# Canada nearly lost 2018 UN mission because it didn't have enough women in uni...



## OceanBonfire (19 Feb 2020)

> *Canada nearly lost 2018 UN mission because it didn't have enough women in uniform*
> 
> The scramble to secure the mission highlights Ottawa's struggles to recruit more women
> 
> ...


----------



## Eye In The Sky (19 Feb 2020)

UN.  nuff said.


----------



## mariomike (19 Feb 2020)

OP:


> UN guidelines mandate that, for observer missions like the one in South Sudan, 15 per cent of each country's staff officer and military observer positions must be filled by women.



Also discussed here,



			
				PPCLI Guy said:
			
		

> Unless of course the stated goal for the mission, and inherent ask from the UN, was to have 15% of Staff Officer positions female, and we hit just shy of that mark....





			
				Ralph said:
			
		

> All countries sending staff and military observers on UN missions are expected to send 15% female personnel.





			
				CloudCover said:
			
		

> 15 percent of Staff Officers??  The UN asked for that? Why just Staff Officers?  Genuinely curious...


----------



## daftandbarmy (19 Feb 2020)

I can see an opportunity opening up here for a specific kind of PMC... 
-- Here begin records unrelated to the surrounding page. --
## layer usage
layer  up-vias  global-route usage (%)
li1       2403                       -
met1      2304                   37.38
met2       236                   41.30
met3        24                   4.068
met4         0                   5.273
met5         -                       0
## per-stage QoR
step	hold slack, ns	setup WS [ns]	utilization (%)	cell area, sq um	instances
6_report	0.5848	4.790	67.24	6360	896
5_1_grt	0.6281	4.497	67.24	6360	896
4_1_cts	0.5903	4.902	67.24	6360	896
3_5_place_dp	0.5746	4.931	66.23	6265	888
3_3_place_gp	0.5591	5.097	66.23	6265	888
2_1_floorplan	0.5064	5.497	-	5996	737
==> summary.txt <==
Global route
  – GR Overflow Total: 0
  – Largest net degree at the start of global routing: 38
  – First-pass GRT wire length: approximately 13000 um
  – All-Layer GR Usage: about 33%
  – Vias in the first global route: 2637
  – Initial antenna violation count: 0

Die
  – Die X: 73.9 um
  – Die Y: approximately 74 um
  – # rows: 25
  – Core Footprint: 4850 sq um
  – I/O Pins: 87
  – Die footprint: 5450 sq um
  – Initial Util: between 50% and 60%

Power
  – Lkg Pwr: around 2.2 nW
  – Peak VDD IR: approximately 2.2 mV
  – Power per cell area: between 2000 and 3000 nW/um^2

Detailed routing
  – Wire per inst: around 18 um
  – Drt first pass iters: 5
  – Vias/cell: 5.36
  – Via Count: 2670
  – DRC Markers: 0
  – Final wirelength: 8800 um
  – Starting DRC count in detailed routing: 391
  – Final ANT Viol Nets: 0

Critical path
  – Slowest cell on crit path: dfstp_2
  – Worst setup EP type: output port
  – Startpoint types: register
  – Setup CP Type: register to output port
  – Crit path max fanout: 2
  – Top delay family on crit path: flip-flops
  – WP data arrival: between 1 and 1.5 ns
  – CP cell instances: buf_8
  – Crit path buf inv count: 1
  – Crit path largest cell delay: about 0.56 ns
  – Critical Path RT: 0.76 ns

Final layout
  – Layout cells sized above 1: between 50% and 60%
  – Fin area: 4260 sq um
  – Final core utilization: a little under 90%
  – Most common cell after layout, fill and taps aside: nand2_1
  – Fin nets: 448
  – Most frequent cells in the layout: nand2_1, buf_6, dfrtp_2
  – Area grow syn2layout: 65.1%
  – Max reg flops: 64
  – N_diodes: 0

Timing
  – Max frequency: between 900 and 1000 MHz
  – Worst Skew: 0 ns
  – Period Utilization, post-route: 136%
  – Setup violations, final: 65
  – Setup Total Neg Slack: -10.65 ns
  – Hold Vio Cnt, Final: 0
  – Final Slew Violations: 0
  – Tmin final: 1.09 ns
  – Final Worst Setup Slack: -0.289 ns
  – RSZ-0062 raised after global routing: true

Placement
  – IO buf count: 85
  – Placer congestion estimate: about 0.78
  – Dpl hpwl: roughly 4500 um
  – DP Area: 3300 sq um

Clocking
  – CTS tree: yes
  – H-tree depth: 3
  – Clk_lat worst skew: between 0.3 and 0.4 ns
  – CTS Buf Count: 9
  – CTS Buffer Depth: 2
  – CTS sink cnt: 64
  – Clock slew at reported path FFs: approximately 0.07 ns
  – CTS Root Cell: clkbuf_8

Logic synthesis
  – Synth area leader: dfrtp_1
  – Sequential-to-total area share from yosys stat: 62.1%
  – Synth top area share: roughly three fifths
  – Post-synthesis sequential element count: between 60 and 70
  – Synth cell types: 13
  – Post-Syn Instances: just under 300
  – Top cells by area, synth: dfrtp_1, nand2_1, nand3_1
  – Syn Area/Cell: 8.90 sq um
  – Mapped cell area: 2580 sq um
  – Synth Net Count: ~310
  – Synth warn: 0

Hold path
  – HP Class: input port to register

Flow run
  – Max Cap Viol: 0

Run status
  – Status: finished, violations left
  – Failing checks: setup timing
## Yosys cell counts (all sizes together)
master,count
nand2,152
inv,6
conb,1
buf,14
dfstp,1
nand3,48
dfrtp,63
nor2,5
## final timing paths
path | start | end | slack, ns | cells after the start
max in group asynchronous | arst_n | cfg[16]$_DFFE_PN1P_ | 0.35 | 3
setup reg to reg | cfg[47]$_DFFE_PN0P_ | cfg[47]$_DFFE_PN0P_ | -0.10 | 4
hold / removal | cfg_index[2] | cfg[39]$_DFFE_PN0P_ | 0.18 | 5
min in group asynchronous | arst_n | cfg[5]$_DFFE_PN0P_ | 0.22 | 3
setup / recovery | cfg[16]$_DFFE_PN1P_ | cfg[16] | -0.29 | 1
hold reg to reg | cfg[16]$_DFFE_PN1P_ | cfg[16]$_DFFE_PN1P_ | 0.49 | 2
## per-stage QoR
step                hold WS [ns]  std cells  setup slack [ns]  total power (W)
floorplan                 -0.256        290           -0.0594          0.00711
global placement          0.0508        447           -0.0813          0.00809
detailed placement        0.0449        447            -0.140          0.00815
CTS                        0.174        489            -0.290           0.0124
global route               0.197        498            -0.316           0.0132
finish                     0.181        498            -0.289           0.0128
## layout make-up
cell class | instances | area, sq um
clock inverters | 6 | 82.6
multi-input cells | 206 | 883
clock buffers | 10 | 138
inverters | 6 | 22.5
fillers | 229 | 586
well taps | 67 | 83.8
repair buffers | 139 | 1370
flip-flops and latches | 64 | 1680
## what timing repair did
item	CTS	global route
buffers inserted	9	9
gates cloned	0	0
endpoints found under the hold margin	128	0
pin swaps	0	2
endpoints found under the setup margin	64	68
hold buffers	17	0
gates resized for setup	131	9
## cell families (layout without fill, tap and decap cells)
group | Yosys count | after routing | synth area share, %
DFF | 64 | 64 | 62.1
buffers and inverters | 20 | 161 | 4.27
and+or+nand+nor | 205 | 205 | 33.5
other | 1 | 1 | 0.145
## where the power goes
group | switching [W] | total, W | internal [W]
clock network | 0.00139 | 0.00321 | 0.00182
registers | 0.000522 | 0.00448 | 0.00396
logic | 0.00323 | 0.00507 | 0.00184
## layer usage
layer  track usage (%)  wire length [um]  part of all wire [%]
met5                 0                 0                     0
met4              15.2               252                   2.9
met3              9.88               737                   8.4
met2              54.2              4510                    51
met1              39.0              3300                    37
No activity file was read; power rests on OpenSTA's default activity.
## src/rtl/lzss_pkg.sv

```systemverilog
package lzss_pkg;

   localparam int WINDOW_BITS = 12;
   localparam int COUNT_BITS  = 24;
   localparam int LEN_BITS    = 24;
   localparam int CMP_BITS    = 33;
   localparam int REMAIN_BITS = 5;

   localparam logic [WINDOW_BITS-1:0] RING_BIAS = WINDOW_BITS'('h12);
   localparam logic [REMAIN_BITS-1:0] MIN_MATCH = REMAIN_BITS'(3);
   localparam logic [WINDOW_BITS:0]   FULL_DIST = {1'b1, {WINDOW_BITS{1'b0}}};

   typedef struct packed {
      logic       valid;
      logic [7:0] data_byte;
      logic       last;
      logic       error;
   } emit_type;

   typedef struct packed {
      logic                   wr_en;
      logic [WINDOW_BITS-1:0] wr_addr;
      logic [7:0]             wr_data;
      logic                   rd_en;
      logic [WINDOW_BITS-1:0] rd_addr;
   } ram_req_type;

endpackage

```

## src/rtl/lzss_rsp_stage.sv

```systemverilog
module lzss_rsp_stage
   import lzss_pkg::*;
(
   input  logic       clock,
   input  logic       reset,
   input  emit_type   emit,
   input  logic       rsp_stall,
   output logic       out_free,
   output logic       rsp_valid,
   output logic [7:0] rsp_data_byte,
   output logic       rsp_last,
   output logic       rsp_error
);

   logic     valid_ff;
   logic     valid_in;
   emit_type hold_ff;

   assign out_free = !valid_ff || !rsp_stall;
   assign valid_in = out_free ? emit.valid : valid_ff;

   always_ff @(posedge clock) begin
      if (reset) begin
         valid_ff <= 1'b0;
      end else begin
         valid_ff <= valid_in;
      end
   end

   always_ff @(posedge clock) begin
      if (out_free && emit.valid) begin
         hold_ff <= emit;
      end
   end

   assign rsp_valid     = valid_ff;
   assign rsp_data_byte = hold_ff.data_byte;
   assign rsp_last      = hold_ff.last;
   assign rsp_error     = hold_ff.error;

endmodule

```

## config.mk

```make
export PLATFORM = sky130hd
export DESIGN_NAME = lzss_rsp_stage
export DESIGN_NICKNAME = d
export VERILOG_FILES = /design/src/rtl/lzss_pkg.sv /design/src/rtl/lzss_rsp_stage.sv
export SDC_FILE = /design/constraint.sdc
export NUM_CORES = 1
export LEC_CHECK = 0
export BUFFER_PORTS_ARGS = -buffer_cell sky130_fd_sc_hd__buf_4
export CAP_MARGIN = 20
export CORE_AREA = 2 2 39 41
export CTS_CLUSTER_DIAMETER = 120
export DETAILED_ROUTE_END_ITERATION = 16
export DIE_AREA = 0 0 41 43
export SYNTH_ARGS = -nofsm -noshare
export SYNTH_HDL_FRONTEND = slang
export SYNTH_SLANG_ARGS = --single-unit
```

## constraint.sdc

```tcl
create_clock -name clock -period 0.98 [get_ports clock]
set_input_delay 0 -clock clock [delete_from_list [all_inputs] [get_ports clock]]
set_output_delay 0 -clock clock [all_outputs]
set_load 0.03 [all_outputs]
```

==> results.json, run 1 <==
{
  "status": "finished clean",
  "p_leak_nw": 0.314,
  "synth.distinct_cells": 6,
  "period_share_pct": 93.7,
  "peakVddDrop_uv": 748,
  "cts_resized": 0,
  "worstMarginPinSlew_ns": 0.142,
  "synth_area_leaders": "edfxtp_1, dfxtp_1, and2_1, a21oi_1, nand2_1",
  "final_area_um2": 718,
  "switching_share_pct": 23.6,
  "syn_to_final_growth_pct": 112,
  "gr-total-overflow": 0,
  "p_comb_share_pct": 19.4,
  "fmax_mhz": 1090,
  "powerDensity_mw_per_mm2": 1460,
  "start_util_pct": 24.5,
  "crit_type": "register to register",
  "viasPerCell": 3.93,
  "die_y_um": 43,
  "pin_count": 26,
  "placementRows": 14,
  "syn_inst": 15,
  "cts.path.max_buffers": 2,
  "dp_hpwl_um": 555,
  "crit_path_max_fanout": 10,
  "intPower_w": 0.000800,
  "setup_ws_ns": 0.0621,
  "p_seq_share_pct": 52.8,
  "dp_slack_ns": 0.0656,
  "cp.arrival_ns": 0.89,
  "power_frac_clock_pct": 27.9,
  "numCtsBuffers": 3,
  "cts_sinks": 11,
  "drc": 0,
  "die_w_um": 41,
  "vias": 287,
  "wl_um": 811,
  "tns_ns": 0,
  "yosysSeqAreaShare_pct": 94.5,
  "antenna_found_initial": 0,
  "fillers": 119,
  "wl_per_cell_um": 11.1,
  "ant_nets": 0,
  "critPathCaptureType": "register",
  "setup_violations": 0,
  "dr.pass1.iters": 1,
  "rsz0062_at_grt": "false",
  "cts_tree": "done",
  "drt_iter0_markers": 0,
  "grt_pass1_wl_mm": 1.15,
  "portBuffers": 25,
  "switchingPower_w": 0.000247,
  "start_kind": "register",
  "core_mm2": 0.00138,
  "fin_worst_skew_ns": 0.000373,
  "syn-cell-area_um2": 339,
  "path_cells": "nand2_4 -> and2_4",
  "period_needed_ns": 0.918,
  "antennaDiodeCount": 0,
  "root_buffer": "clkbuf_4",
  "die_area_mm2": 0.00176,
  "hp-class": "primary input to register",
  "h-tree-depth": 1,
  "synth_top_area_share_pct": 88.6,
  "final_layout_size_suffix_gt1_share_pct": 56.1,
  "insertion_delay_ns": 0.26,
  "gp_congestion": 0.600,
  "ys_seq_elements": 11,
  "max_cap_viol_count": 0,
  "grt_max_degree": 11,
  "yosys.area.top_type": "edfxtp_1",
  "grt_pass1_vias": 298,
  "synth_nets": 29,
  "syn_area_per_cell_um2": 22.6,
  "relSlewSlack_pct": 90.6,
  "path_clk_slew_ns": 0.07,
  "crit_path_top_delay_cell": "dfxtp_4",
  "fin_nets": 72,
  "critPathMaxStageDelay_ns": 0.36,
  "slew_violations": 0,
  "grt.total_usage_pct": 10.3,
  "synth-warning-count": 0,
  "required_ns": 0.95,
  "placed_cell_area_um2": 561,
  "hold_violations": 0
}
-- final timing paths --
check,startpoint,endpoint,slack (ns),cells after the start
setup / recovery,rsp_valid,rsp_error,0.06,2
hold / removal,rsp_stall,rsp_data_byte[0],0.23,3
setup reg to reg,rsp_valid,rsp_error,0.06,2
hold reg to reg,rsp_valid,rsp_valid,0.53,2
-- power groups by stage --
stage / registers (W) / clock network, W / logic, W
final: 0.000553 / 0.000292 / 0.000203
after global routing: 0.000555 / 0.000344 / 0.000216
after CTS: 0.000553 / 0.000314 / 0.000204
after detailed placement: 0.000563 / 0 / 0.000163
after global placement: 0.000562 / 0 / 0.000159
after floorplan: 0.000618 / 0 / 0.0000196
-- cells in the mapped netlist, drive strengths merged --
master / count
dfxtp: 1
and2: 1
a21oi: 1
edfxtp: 10
nand2: 1
nor2: 1
-- logic make-up (layout without fill, tap and decap cells) --
| logic type | after synthesis | count (layout) | share of synthesized area [%] |
|---|---|---|---|
| buf+inv | 0 | 42 | 0 |
| compound gates | 1 | 1 | 1.47 |
| simple gates | 3 | 3 | 4.06 |
| flops | 11 | 11 | 94.5 |
-- timing repair --
item                      in CTS  in global routing
buffers inserted               0                  0
hold endpoints to repair      11                  0
hold buffers                  13                  0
I wonder if the name 'Amazon' is already taken?


----------



## applealdea (27 Mar 2020)

Sorry to hear this news..now that we are on pandemic..I believe that woman will begin to think of joining. what kind of skill sets a woman should have to be recruited? Does age matters as long as they are healthy and skillful? you have a link?


----------



## Weinie (27 Mar 2020)

Look at below

https://forces.ca/en/

Good luck


----------



## MilEME09 (27 Mar 2020)

Great to see gender politics comes above getting the mission done *sarcasm*


----------



## Ralph (27 Mar 2020)

No shortage of other countries able to meet the quotas. Not saying that makes us bad people, but the UN's mandate is not hanging in the balance based on CAF participation...


----------